从文本文件C#中提取特定的单词

时间:2017-01-05 17:18:01

标签: c# console-application

我目前正在构建一个使用streamreader浏览文本文件的方法。我想使用正则表达式或类似的东西来改变你现在将在下面看到的当前方法。

using (StreamReader fs = File.OpenText(FilePath))
    {

        int count = 0; //counts the number of times wordResponse is found.
        int lineNumber = 0;
        while (!fs.EndOfStream)
        {
            string line = fs.ReadLine();
            lineNumber++;
            int position = line.IndexOf(WordSearch);
            if (position != -1)
            {
                count++;
                Console.WriteLine("Match#{0} line {1}: {2}", count, lineNumber, line);
            }
        }

        if (count == 0)
        {
            Console.WriteLine("your word was not found!");
        }
        else
        {
            Console.WriteLine("Your word was found " + count + " times!");
        }
        Console.WriteLine("Press enter to quit.");
        Console.ReadKey();
    }

我从当前方法获得的输出是:

Match#1 line 3: Proin eleifend tortor velit, **True** quis aliquam arcu congue ut.
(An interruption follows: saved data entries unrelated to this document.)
From an optimization exercise on the open Yosys and OpenROAD flow, aimed at small area; shortcuts taken in it are not production practice.
Only simulation tests tie the RTL to the original design; equivalence was not proved.
Power figures rest on the tool's default switching activity, not on a simulated workload.

== v39 ==
==> module timerMs_input, before the edit <==
module timerMs_input
    #(parameter bits = 16)(
    input logic clk, reset,
    input logic phase_zero, phase_wrap,
    input logic [bits - 1:0] finalValue,
    output logic done
    );
    localparam logic [25:0] INV = 26'h0c26139;  
    logic [25:0] w_reg, w_keep, w_next;
    logic [26:0] carry;   
    assign done = phase_zero && (w_reg == {{(26-bits){1'b0}}, finalValue});
    assign w_keep = done ? 26'd0 : w_reg;
    always_comb
    begin
        carry[0] = 1'b0;
        for (int k = 0; k < 26; k++)
        begin
            if (INV[k])
            begin
                w_next[k]  = w_keep[k] ^ (phase_wrap & ~carry[k]);
                carry[k+1] = carry[k] | (phase_wrap & w_reg[k]);
            end
            else
            begin
                w_next[k]  = w_keep[k] ^ carry[k];
                carry[k+1] = carry[k] & w_reg[k];
            end
        end
    end
    always_ff@(posedge clk, posedge reset)
    begin
        if(reset)
            w_reg <= 0;
        else
            w_reg <= w_next;
    end
endmodule
==> module blinkingLeds, before the edit <==
module blinkingLeds
    #(parameter W = 4)(  
    input logic clk, reset,
    input  logic cs,
    input  logic read,
    input  logic write,
    input  logic [4:0] addr,
    input  logic [31:0] wr_data,
    output logic [31:0] rd_data,
    output logic [W-1:0] LED
    );
    logic [15:0] led_reg [3:0];
    logic wr_en;
    logic [5:0] phase;
    logic phase_zero, phase_wrap;
    always_ff@(posedge clk, posedge reset)
    begin
        if(reset)
            phase <= 0;
        else
            phase <= phase + 1;
    end
    assign phase_zero = (phase == 6'd0);
    assign phase_wrap = (phase == 6'd63);
    generate
        genvar i;
        for(i=0; i<4; i=i+1)
        begin: blinkingCircuit
            singleLedBlink #(.bits(16)) blink (
                .clk(clk),
                .reset(reset),
                .phase_zero(phase_zero),
                .phase_wrap(phase_wrap),
                .finalValue(led_reg[i]),
                .led(LED[i])
            );
        end
    endgenerate
    always_ff@(posedge clk, posedge reset)
    begin
        if(reset)
        begin
            led_reg[0] <= 0;
            led_reg[1] <= 0;
            led_reg[2] <= 0;
            led_reg[3] <= 0;
        end
        else
        begin
            if(wr_en)
            begin
                if(addr[1:0] == 2'b00)
                    led_reg[0] <= wr_data[15:0];
                if(addr[1:0] == 2'b01)
                    led_reg[1] <= wr_data[15:0];
                if(addr[1:0] == 2'b10)
                    led_reg[2] <= wr_data[15:0];
                if(addr[1:0] == 2'b11)
                    led_reg[3] <= wr_data[15:0];
            end
        end
    end
    assign wr_en = write && cs && (addr <= 3);
    assign rd_data = 0;
endmodule
Settings: LEC_CHECK=0, CAP_MARGIN=20, CORE_MARGIN=2, CORE_UTILIZATION=70, PLACE_DENSITY=0.8, SLEW_MARGIN=20; clock period 10.0 ns.
standard.sh (not shown) runs the stock make flow with config.mk's settings and CLKGATE_MAP_FILE= SYNTH_SCRIPT=/design/flow/synth_recipe.tcl, a recipe that flattens the netlist after the stock synthesis.
==> flow/flow/run.sh <==
#!/bin/bash
# Own layout flow: the standard ORFS flow (standard.sh) with
#  - synthesis through synth_area.tcl (area-oriented ABC mapping),
#  - port buffers of the smallest buffer cell,
#  - CTS without dummy loads,
#  - one tie cell for all constant outputs (no tie fanout repair),
set -euo pipefail
here=$(cd "$(dirname "$0")" && pwd)
bash standard.sh \
  SYNTH_SCRIPT="$here/synth_area.tcl" \
  BUFFER_PORTS_ARGS="-buffer_cell sky130_fd_sc_hd__buf_1" \
  CTS_ARGS="-sink_clustering_enable -repair_clock_nets -dont_use_dummy_load -buf_list sky130_fd_sc_hd__clkbuf_8" \
  SKIP_REPAIR_TIE_FANOUT=1 \
  finish > make_flow.log 2>&1
==> flow/flow/area.abc <==
strash
&get -n
&fraig -x
&put
dc2
strash
&get -n
&dch -f
&nf -R 1000 -p
&put
strash
&get -n
&dch -f
&nf -R 1000 -p
&put
==> flow/flow/mux_a22o.v <==
module sky130_fd_sc_hd__mux2_1 (input A0, input A1, input S, output X);
  wire s_n;
  sky130_fd_sc_hd__inv_1 sel_inv (.A(S), .Y(s_n));
  sky130_fd_sc_hd__a22o_1 _TECHMAP_REPLACE_ (.A1(S), .A2(A1), .B1(s_n), .B2(A0), .X(X));
endmodule
==> flow/flow/synth_area.tcl <==
# The standard synthesis script (synth_recipe.tcl), with one change: ABC
# maps the combinational logic with an area-oriented script (area.abc)
# instead of ORFS's delay-oriented one, and mux2 cells become a22o cells
# (mux_a22o.v). Registers are mapped before ABC runs,
# so they come out exactly as in the standard synthesis.
set flow_dir [file dirname [file normalize [info script]]]
set area_abc_script [file join $flow_dir area.abc]
set mux_map [file join $flow_dir mux_a22o.v]
proc synth {args} { yosys synth -nofsm -noshare {*}$args }
proc abc {args} {
  set i [lsearch -exact $args -script]
  lset args [expr {$i + 1}] $::area_abc_script
  yosys abc {*}$args
  # 2:1 muxes on a shared select: a22o plus one shared inverter per select
  yosys techmap -map $::mux_map t:sky130_fd_sc_hd__mux2_1
  yosys opt_merge -share_all t:sky130_fd_sc_hd__inv_1
  yosys opt_clean
}
source $::env(SCRIPTS_DIR)/synth.tcl
# left out here: clear keep_hierarchy, flatten, clean up, hide names made inside functions, write 1_2_yosys.v
Input-level comparison between v5 and v39:
-- flow/design.v --
<<< v39, line 22
    );
    localparam logic [25:0] INV = 26'h0c26139;  
    logic [25:0] w_reg, w_keep, w_next;
    logic [26:0] carry;   
    assign done = phase_zero && (w_reg == {{(26-bits){1'b0}}, finalValue});
    assign w_keep = done ? 26'd0 : w_reg;
    always_comb
    begin
>>> v5, line 22
    );
    localparam logic [25:0] INV = 26'h0c26139;  
    logic [25:0] w_reg, w_next, toggle;
    logic [26:0] carry;   
    assign done = phase_zero && (w_reg == {{(26-bits){1'b0}}, finalValue});
    always_comb
    begin
<<< v39, line 33
            if (INV[k])
            begin
                w_next[k]  = w_keep[k] ^ (phase_wrap & ~carry[k]);
                carry[k+1] = carry[k] | (phase_wrap & w_reg[k]);
            end
            else
            begin
                w_next[k]  = w_keep[k] ^ carry[k];
                carry[k+1] = carry[k] & w_reg[k];
            end
        end
    end
>>> v5, line 32
            if (INV[k])
            begin
                toggle[k]  = (phase_wrap & ~carry[k]) | (done & w_reg[k]);
                carry[k+1] = carry[k] | (phase_wrap & w_reg[k]);
            end
            else
            begin
                toggle[k]  = carry[k] | (done & w_reg[k]);
                carry[k+1] = carry[k] & w_reg[k];
            end
            w_next[k] = w_reg[k] ^ toggle[k];
        end
    end
<<< v39, line 90
    logic wr_en;
    logic [5:0] phase;
    logic phase_zero, phase_wrap;
    always_ff@(posedge clk, posedge reset)
    begin
>>> v5, line 90
    logic wr_en;
    logic [5:0] phase;
    logic phase_low_zero, phase_zero, phase_wrap;
    assign phase_low_zero = (phase[4:0] == 5'd0);
    always_ff@(posedge clk, posedge reset)
    begin
<<< v39, line 96
            phase <= 0;
        else
            phase <= phase + 1;
    end
    assign phase_zero = (phase == 6'd0);
    assign phase_wrap = (phase == 6'd63);
    generate
        genvar i;
>>> v5, line 97
            phase <= 0;
        else
            phase <= {phase[4:0], phase[5] ^ phase[4] ^ phase_low_zero};
    end
    assign phase_zero = phase_low_zero & ~phase[5];
    assign phase_wrap = phase_low_zero & phase[5];
    generate
        genvar i;
==> comparison <==
Cell area power density of v5 exceeds that of v39 slightly. | total number of multi-input combinational cells | v5 vs v39 | ≈ equal |. As of v5, global-route wire length before repair had fallen slightly compared to v39. Measured against each other, v39 and v5 differ in routed wire length, the higher figure coming from v39. STATUS time the worst path needs with I/O delays and setup: v5 wins against v39. Capturing instance or port of the critical path: blinkingCircuit[3].blink.timer.w_reg[24] -> v5, blinkingCircuit[0].blink.timer.w_reg[23] -> v39. v5 vs v39 on worst setup slack: v5 is the higher one. Between v39 and v5, the area of all placed cells without fillers is higher for v39. v5 ended up with a higher share of synthesized cell area in and, or, nand and nor gates than v39 did. v5 vs v39, amount of wire on met3 after detailed routing went down by 36 µm. Compared v5 vs v39, and fraction of met1 tracks used by global routing is up in v5. Comparing v39 and v5, number of non-clock buffers in the layout is higher on v5.

## the reference run
The RTL this note starts from:
==> flow/design.v <==
`timescale 1ns / 1ps
module t_ff(
    input  logic clk, reset,
    input  logic t,
    output logic q
    );
    always_ff@(posedge clk, posedge reset)
    begin
        if(reset)
            q <= 1'b0;
        else if(t)
            q <= ~q;
    end
endmodule
`timescale 1ns / 1ps
module timerMs_input
    #(parameter bits = 16)(
    input logic clk, reset,
    input logic phase_zero, phase_wrap,
    input logic [bits - 1:0] finalValue,
    output logic done
    );
    localparam logic [25:0] INV = 26'h0c26139;  
    logic [25:0] w_reg;
    assign done = phase_zero && (w_reg == {{(26-bits){1'b0}}, finalValue});
    always_ff@(posedge clk, posedge reset)
    begin
        if(reset)
            w_reg <= 0;
        else if(done)
            w_reg <= 0;
        else if(phase_wrap)
            w_reg <= w_reg + INV;
    end
endmodule
`timescale 1ns / 1ps
module singleLedBlink
    #(parameter bits = 16)(
    input logic clk, reset,
    input logic phase_zero, phase_wrap,
    input logic [bits - 1:0] finalValue,
    output logic led
    );
    logic timerOut;
    timerMs_input #(.bits(bits)) timer (
        .clk(clk),
        .reset(reset),
        .phase_zero(phase_zero),
        .phase_wrap(phase_wrap),
        .finalValue(finalValue),
        .done(timerOut)
    );
    t_ff TFF (
        .clk(clk),
        .reset(reset),
        .t(timerOut),
        .q(led)
    );
endmodule
`timescale 1ns / 1ps
module blinkingLeds
    #(parameter W = 4)(  
    input logic clk, reset,
    input  logic cs,
    input  logic read,
    input  logic write,
    input  logic [4:0] addr,
    input  logic [31:0] wr_data,
    output logic [31:0] rd_data,
    output logic [W-1:0] LED
    );
    logic [15:0] led_reg [3:0];
    logic wr_en;
    logic [5:0] phase;
    logic phase_zero, phase_wrap;
    always_ff@(posedge clk, posedge reset)
    begin
        if(reset)
            phase <= 0;
        else
            phase <= phase + 1;
    end
    assign phase_zero = (phase == 6'd0);
    assign phase_wrap = (phase == 6'd63);
    generate
        genvar i;
        for(i=0; i<4; i=i+1)
        begin: blinkingCircuit
            singleLedBlink #(.bits(16)) blink (
                .clk(clk),
                .reset(reset),
                .phase_zero(phase_zero),
                .phase_wrap(phase_wrap),
                .finalValue(led_reg[i]),
                .led(LED[i])
            );
        end
    endgenerate
    always_ff@(posedge clk, posedge reset)
    begin
        if(reset)
        begin
            led_reg[0] <= 0;
            led_reg[1] <= 0;
            led_reg[2] <= 0;
            led_reg[3] <= 0;
        end
        else
        begin
            if(wr_en)
            begin
                if(addr[1:0] == 2'b00)
                    led_reg[0] <= wr_data[15:0];
                if(addr[1:0] == 2'b01)
                    led_reg[1] <= wr_data[15:0];
                if(addr[1:0] == 2'b10)
                    led_reg[2] <= wr_data[15:0];
                if(addr[1:0] == 2'b11)
                    led_reg[3] <= wr_data[15:0];
            end
        end
    end
    assign wr_en = write && cs && (addr <= 3);
    assign rd_data = 0;
endmodule
Settings: LEC_CHECK=0, CAP_MARGIN=20, CORE_MARGIN=2, CORE_UTILIZATION=70, CTS_BUF_LIST=sky130_fd_sc_hd__clkbuf_8, PLACE_DENSITY=0.8, SLEW_MARGIN=20; clock period 10.0 ns.
run.sh (not shown) runs the stock make flow with config.mk's settings and CLKGATE_MAP_FILE= SYNTH_SCRIPT=/design/flow/synth_recipe.tcl, a recipe that flattens the netlist after the stock synthesis.
Stock flow here: none of the scripts above is used.
[inputs] the trial run vs the reference run
diff --git a/flow/design.v b/flow/design.v
--- a/flow/design.v
+++ b/flow/design.v
@@ -21,16 +21,33 @@
     output logic done
     );
     localparam logic [25:0] INV = 26'h0c26139;  
-    logic [25:0] w_reg;
+    logic [25:0] w_reg, w_next, toggle;
+    logic [26:0] carry;   
     assign done = phase_zero && (w_reg == {{(26-bits){1'b0}}, finalValue});
+    always_comb
+    begin
+        carry[0] = 1'b0;
+        for (int k = 0; k < 26; k++)
+        begin
+            if (INV[k])
+            begin
+                toggle[k]  = (phase_wrap & ~carry[k]) | (done & w_reg[k] & (k < bits));
+                carry[k+1] = carry[k] | (phase_wrap & w_reg[k]);
+            end
+            else
+            begin
+                toggle[k]  = carry[k] | (done & w_reg[k] & (k < bits));
+                carry[k+1] = carry[k] & w_reg[k];
+            end
+            w_next[k] = w_reg[k] ^ toggle[k];
+        end
+    end
     always_ff@(posedge clk, posedge reset)
     begin
         if(reset)
             w_reg <= 0;
-        else if(done)
-            w_reg <= 0;
-        else if(phase_wrap)
-            w_reg <= w_reg + INV;
+        else
+            w_reg <= w_next;
     end
 endmodule
 `timescale 1ns / 1ps
@@ -72,16 +89,17 @@
     logic [15:0] led_reg [3:0];
     logic wr_en;
     logic [5:0] phase;
-    logic phase_zero, phase_wrap;
+    logic phase_low_zero, phase_zero, phase_wrap;
+    assign phase_low_zero = (phase[4:0] == 5'd0);
     always_ff@(posedge clk, posedge reset)
     begin
         if(reset)
             phase <= 0;
         else
-            phase <= phase + 1;
+            phase <= {phase[4:0], phase[5] ^ phase[4] ^ phase_low_zero};
     end
-    assign phase_zero = (phase == 6'd0);
-    assign phase_wrap = (phase == 6'd63);
+    assign phase_zero = phase_low_zero & ~phase[5];
+    assign phase_wrap = phase_low_zero & phase[5];
     generate
         genvar i;
         for(i=0; i<4; i=i+1)
--- outcome ---
- Any difference in clock-pin slew on the worst setup and hold paths between the trial run and the reference run is small enough to ignore.
- As far as final count of hold timing violations goes, the trial run and the reference run are indistinguishable; the numbers are identical.
- Power share of the clock group was higher in the reference run than in the trial run.
- Against the reference run, the trial run reports a critical path depth in cells that is lower.
- Static leakage grows by a few percent when moving from the reference run to the trial run.
- Die area in the trial run is 710 um^2 lower than in the reference run
- The trial run reports a lower total routed wirelength than the reference run does.
- Register-to-register path setup slack | the trial run below the reference run

==> static timing again, ports no longer ideal <==
The flow's constraints put no driver on any port. The routed layouts listed below were extracted and timed again, unchanged, in two steps.
Step 1, drivers: a clkbuf_16 drives clk and a buf_2 each remaining input, both assumed.
Step 2 times the ports against the registers' clock, not the clock port: input delays grow and output delays shrink by t, the midpoint of the rising clock arrivals with the driver on.
a / b / c = no drivers / after step 1 / after step 2; a / b = the first two.
run	t (ns)	setup slack, ns	hold WS [ns]	cell pins on the clock port's net
v39	0.480	5.080 / 5.080 / 5.080	0.471 / 0.471 / 0.471	1
v5	0.492	5.352 / 5.352 / 5.352	0.368 / 0.368 / 0.368	1
the reference run	0.513	6.279 / 6.288 / 5.775	0.467 / 0.467 / 0.467	1
the trial run	0.515	6.309 / 6.309 / 5.794	0.431 / 0.431 / 0.431	1
After both steps every run listed still meets setup and hold. For the trial run, which loses most, drivers alone change the setup slack by 0.000 ns; drivers and shift together by -0.515 ns.
Source: an optimization exercise on an open RTL-to-GDS flow (aim: small area). Production flows keep margins and buffers that such runs may drop.
The RTL was checked by simulation tests, not by an equivalence proof against the original design.

job 101:
==> flow/design.v (excerpt) <==
module CPU_Top #(
    parameter DATA_WIDTH = 32,
    parameter ADDR_WIDTH = 8
) (
    input clk,
    input reset,
    input [DATA_WIDTH-1:0] instruction_data,
    input [DATA_WIDTH-1:0] read_data,
    output [ADDR_WIDTH-1:0] instruction_address,
    output [ADDR_WIDTH-1:0] data_address,
    output [DATA_WIDTH-1:0] write_data,
    output write_enable
);
    localparam FETCH = 3'd0, DECODE = 3'd1, EXECUTE = 3'd2, MEMORY = 3'd3, WRITEBACK = 3'd4;
    reg  [2:0]  state;
    reg  [31:0] ir;
    reg  [31:0] mdr;
    reg  [7:0]  mar;
    reg  [7:0]  pc;
    reg  [31:0] wd_q;       
    wire s_f = state == FETCH;
    wire s_d = state == DECODE;
    wire s_e = state == EXECUTE;
    wire s_m = state == MEMORY;
    wire s_w = state == WRITEBACK;
    wire [4:0] opcode = ir[31:27];
    wire [4:0] rd     = ir[26:22];
    wire [4:0] rs1    = ir[21:17];
    wire [4:0] rs2    = ir[16:12];
    wire [7:0] imm8   = ir[7:0];
    wire op_alu   = ~opcode[4];
    wire op_load  = opcode == 5'b10000;
    wire op_store = opcode == 5'b10001;
    wire op_jump  = opcode == 5'b10010;
    wire op_ls    = op_load | op_store;
  ...
==> flow/config.mk <==
export PLATFORM = sky130hd
export DESIGN_NAME = CPU_Top
export DESIGN_NICKNAME = CPU_Top
export VERILOG_FILES = /design/flow/design.v
export SDC_FILE = /design/flow/constraint.sdc
export NUM_CORES = 4
export LEC_CHECK = 0
export ABC_AREA = 1
export CAP_MARGIN = 20
export CORE_MARGIN = 2
export CORE_UTILIZATION = 60
export CTS_BUF_LIST = sky130_fd_sc_hd__clkbuf_16
export CTS_CLUSTER_DIAMETER = 100
export CTS_CLUSTER_SIZE = 24
export GPL_ROUTABILITY_DRIVEN = 1
export PLACE_DENSITY = 0.7
export SLEW_MARGIN = 20
==> flow/constraint.sdc <==
create_clock -name core_clock -period 17.5 [get_ports {clk}]
set_input_delay 3.5000 -clock core_clock [delete_from_list [all_inputs] [get_ports {clk}]]
set_output_delay 3.5000 -clock core_clock [all_outputs]
set_load 0.01 [all_outputs]
standard.sh (not shown) runs the stock make flow with config.mk's settings and CLKGATE_MAP_FILE= SYNTH_SCRIPT=/design/flow/synth_recipe.tcl, a recipe that flattens the netlist after the stock synthesis.
==> flow/flow/run.sh <==
#!/bin/bash
# Own layout flow: the standard synthesis, then the combinational logic
# between the (unchanged) registers is re-mapped by ABC for area, then the standard flow's
# standard layout from floorplan to finish on that netlist.
# Each tool's full output goes to a log file of its own in this folder.
set -euo pipefail
WORK=$(pwd)
R=$WORK/orfs/results/$FLOW_PLATFORM/CPU_Top/base

# 1. standard synthesis (registers, their names and cell types come from here)
bash standard.sh synth > "$WORK/log_1_standard_synth.log" 2>&1

# 2. re-map the combinational logic for area
cp "$R/1_2_yosys.v" "$WORK/standard_1_2_yosys.v"
REOPT_IN="$WORK/standard_1_2_yosys.v" REOPT_OUT="$WORK/reopt_1_2_yosys.v" \
REOPT_SCRIPT="$WORK/flow/area.abc" \
  yosys -c flow/reopt.tcl > "$WORK/log_2_reopt.log" 2>&1
cp "$WORK/reopt_1_2_yosys.v" "$R/1_2_yosys.v"
rm -f "$R/1_synth.odb" "$R/1_synth.sdc"
touch "$R/1_2_yosys.v"

# 3. standard layout from the re-mapped netlist
bash standard.sh finish > "$WORK/log_3_standard_layout.log" 2>&1
Other scripts of this flow, unchanged in this note and not shown: flow/flow/area.abc, flow/flow/reopt.tcl
The following lists how job 102 was set up differently from job 101:
-- flow/design.v --
<<< job 101, line 19
    reg  [7:0]  pc;
    reg  [31:0] wd_q;       
    wire s_f = state == FETCH;
    wire s_d = state == DECODE;
>>> job 102, line 19
    reg  [7:0]  pc;
    reg  [31:0] wd_q;       
    reg  [31:1] valid;
    wire s_f = state == FETCH;
    wire s_d = state == DECODE;
<<< job 101, line 91
            if (gg == 0) begin : g3
                reg [31:0] s0, s1, s2;
                reg        v0, v1, v2;      
                always @(posedge clk) begin
                    s0 <= commit_g ? cdata : s2;
>>> job 102, line 92
            if (gg == 0) begin : g3
                reg [31:0] s0, s1, s2;
                always @(posedge clk) begin
                    s0 <= commit_g ? cdata : s2;
<<< job 101, line 97
                    s2 <= s1;
                end
                always @(posedge clk or posedge reset)
                    if (reset)
                        {v0, v1, v2} <= 3'b0;
                    else
                        {v0, v1, v2} <= {commit_g | v2, v0, v1};
                wire [2:0] vq = {v2, v1, v0};
                assign slot_q[1] = s0;
                assign slot_q[2] = s1;
                assign slot_q[3] = s2;
                for (gi = 0; gi < 3; gi = gi + 1) begin : g_sel
                    assign slot_sel[1+gi] = (ridx[4:2] == gg) & rot3[gi] & vq[gi];
                end
            end else begin : g4
                reg [31:0] s0, s1, s2, s3;
                reg        v0, v1, v2, v3;  
                always @(posedge clk) begin
                    s0 <= commit_g ? cdata : s3;
>>> job 102, line 97
                    s2 <= s1;
                end
                assign slot_q[1] = s0;
                assign slot_q[2] = s1;
                assign slot_q[3] = s2;
                for (gi = 0; gi < 3; gi = gi + 1) begin : g_sel
                    assign slot_sel[1+gi] = (ridx[4:2] == gg) & rot3[gi];
                end
            end else begin : g4
                reg [31:0] s0, s1, s2, s3;
                always @(posedge clk) begin
                    s0 <= commit_g ? cdata : s3;
<<< job 101, line 118
                    s3 <= s2;
                end
                always @(posedge clk or posedge reset)
                    if (reset)
                        {v0, v1, v2, v3} <= 4'b0;
                    else
                        {v0, v1, v2, v3} <= {commit_g | v3, v0, v1, v2};
                wire [3:0] vq = {v3, v2, v1, v0};
                assign slot_q[4*gg+0] = s0;
                assign slot_q[4*gg+1] = s1;
>>> job 102, line 111
                    s3 <= s2;
                end
                assign slot_q[4*gg+0] = s0;
                assign slot_q[4*gg+1] = s1;
<<< job 101, line 129
                assign slot_q[4*gg+3] = s3;
                for (gi = 0; gi < 4; gi = gi + 1) begin : g_sel
                    assign slot_sel[4*gg+gi] = (ridx[4:2] == gg) & rot4[gi] & vq[gi];
                end
            end
        end
    endgenerate
    wire r_fwd   = p_v & (p_rd == ridx);
    reg [31:0] ring;
>>> job 102, line 116
                assign slot_q[4*gg+3] = s3;
                for (gi = 0; gi < 4; gi = gi + 1) begin : g_sel
                    assign slot_sel[4*gg+gi] = (ridx[4:2] == gg) & rot4[gi];
                end
            end
        end
    endgenerate
    always @(posedge clk or posedge reset)
        if (reset)
            valid <= 31'b0;
        else if (wn)
            valid[rd] <= 1'b1;
    wire [31:0] valid0 = {valid, 1'b0};
    wire r_valid = valid0[ridx];
    wire r_fwd   = p_v & (p_rd == ridx);
    reg [31:0] ring;
<<< job 101, line 142
            ring = ring | (slot_q[k] & {32{slot_sel[k]}});
    end
    wire [31:0] port = r_fwd ? p_data : ring;
    reg wd_v;
    always @(posedge clk or posedge reset)
>>> job 102, line 136
            ring = ring | (slot_q[k] & {32{slot_sel[k]}});
    end
    wire [31:0] port = {32{r_valid}} & (r_fwd ? p_data : ring);
    reg wd_v;
    always @(posedge clk or posedge reset)
<<< job 101, line 165
    wire inv  = alu & (o1 | o6 | o9 | o11);
    wire cin  = alu & (o1 | o6 | o10);
    wire use_imm = s_f | s_m | (s_e & op_ls);
    wire [31:0] xb = (b & {32{bsel}}) ^ {32{inv}};
    wire [31:0] x = {xb[31:8], use_imm ? imm8 : xb[7:0]};
    wire [31:0] p = a ^ x;
    wire [31:0] g = a & x;
    wire [32:0] c;
    assign c[0] = cin & ~use_imm;
    genvar ci;
    generate for (ci = 0; ci < 32; ci = ci + 1) begin : gc
>>> job 102, line 159
    wire inv  = alu & (o1 | o6 | o9 | o11);
    wire cin  = alu & (o1 | o6 | o10);
    wire [31:0] x = (b & {32{bsel}}) ^ {32{inv}};
    wire [31:0] p = a ^ x;
    wire [31:0] g = a & x;
    wire [32:0] c;
    assign c[0] = cin;
    genvar ci;
    generate for (ci = 0; ci < 32; ci = ci + 1) begin : gc
<<< job 101, line 187
    wire [31:0] shr = {rot & a[0], a[31:1]};
    wire [31:0] alu_r = ({32{sel_s}} & s) | ({32{sel_p}} & p) | ({32{sel_g}} & g) | ({32{sel_n}} & ~(p | g))
                   | ({32{sel_x}} & xb) | ({32{sel_l}} & shl) | ({32{sel_r}} & shr) | {32{o6 & lt}};
    assign alu_out = alu_r;
    wire zero = ~|s;
>>> job 102, line 179
    wire [31:0] shr = {rot & a[0], a[31:1]};
    wire [31:0] alu_r = ({32{sel_s}} & s) | ({32{sel_p}} & p) | ({32{sel_g}} & g) | ({32{sel_n}} & ~(p | g))
                   | ({32{sel_x}} & x) | ({32{sel_l}} & shl) | ({32{sel_r}} & shr) | {32{o6 & lt}};
    assign alu_out = alu_r;
    wire zero = ~|s;
<<< job 101, line 231
        if (s_f | (mem_ls & op_load))
            mdr <= read_data;
    wire [7:0] addr = s[7:0];
    always @(posedge clk or posedge reset)
        if (reset)
>>> job 102, line 223
        if (s_f | (mem_ls & op_load))
            mdr <= read_data;
    wire [7:0] addr = a[7:0] + imm8;
    always @(posedge clk or posedge reset)
        if (reset)
Results
Count of non-CTS buffers in the layout (job 102 over job 101): decrease, 7.3%
A cell with the biggest individual delay on the critical path of sky130_fd_sc_hd__a21oi_1 is what job 101 shows, while sky130_fd_sc_hd__buf_4 belongs to job 102.
Changes observed in job 102 relative to job 101: vias per cell went up 1.1%; setup slack of the critical path after layout +0.56 ns; utilization shows no meaningful change; number of port buffers saw little to no change; clock tree buffer count of the final layout picked up an extra 2.

what the ideal ports hide:
No port has a modelled driver above. Below, the same layouts with a new extraction and two added sets of constraints. Step 1, drivers: a clkbuf_16 drives clk and a buf_2 each remaining input, both assumed. Step 2 adds t to the input delays and takes it off the output delays; t is the mean of the earliest and latest rising clock arrival at the registers after step 1. Input paths then give back, and output paths get back, about the clock's delay inside the block. Slacks: ideal ports / drivers / drivers and shift; pairs: ideal ports / drivers.
run | t (ns) | setup slack, ns | hold slack, ns
job 101 | 0.740 | 0.644 / 0.644 / 0.644 | 0.348 / 0.348 / 0.348
job 102 | 0.734 | 1.203 / 1.203 / 1.203 | 0.340 / 0.340 / 0.340
After both steps setup and hold are still met in every run listed.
Fusce sed mattis purus, sed vehicula diam. Nullam in leo sit amet massa pharetra semper et vel diam.
Match#2 line 7: lobortis nisl. Fusce dignissim ligula **True** a nunc maximus, vitae sollicitudin erat dictum. Vivamus commodo massa a tellus gravida posuere.
Match#3 line 17: **True** Sed pellentesque ipsum vel neque accumsan, quis fermentum augue pretium. Praesent fermentum risus nec ultricies sodales.
Match#4 line 24: Fusce nulla risus, ornare in eleifend id, **True** tincidunt eu sem. Donec enim sapien, rhoncus vitae ex lobortis, sagittis molestie libero.
Your word was found 4 times!
Press enter to quit.

正如你所看到的,我得到了整行代码,当我想要的只是每个句子中的一个单词时。它正在搜索的单词是 True

我相信这是字符串string line = fs.ReadLine();我必须操作一些额外的步骤来获得我想要的结果。

任何提示或指示都将不胜感激。

3 个答案:

答案 0 :(得分:1)

它就像.....一样简单。

Console.WriteLine("Match#{0} line {1}: {2}", count, lineNumber, WordSearch);

答案 1 :(得分:0)

你只需要在int position = ...

之后添加它
var word = line.SubString(position, Word.Length)

然后

Console.WriteLine("Match#{0} line {1}: {2}", count, lineNumber, word);

答案 2 :(得分:0)

  

我想使用正则表达式或类似的东西......

由于您提到要更改当前实现以使用正则表达式,我将提供此代码段:

var matches = Regex.Match(line, $".*({WordSearch})\\b.*", RegexOptions.IgnoreCase);
if (matches.Captures.Count > 0)
{
    count++;
    Console.WriteLine($"Match#{count} line {lineNumber}: {matches.Groups[1]}");
}        

RegexOption.IgnoreCase构造函数中的Match似乎合适,并在表达式中添加\b以限制部分匹配。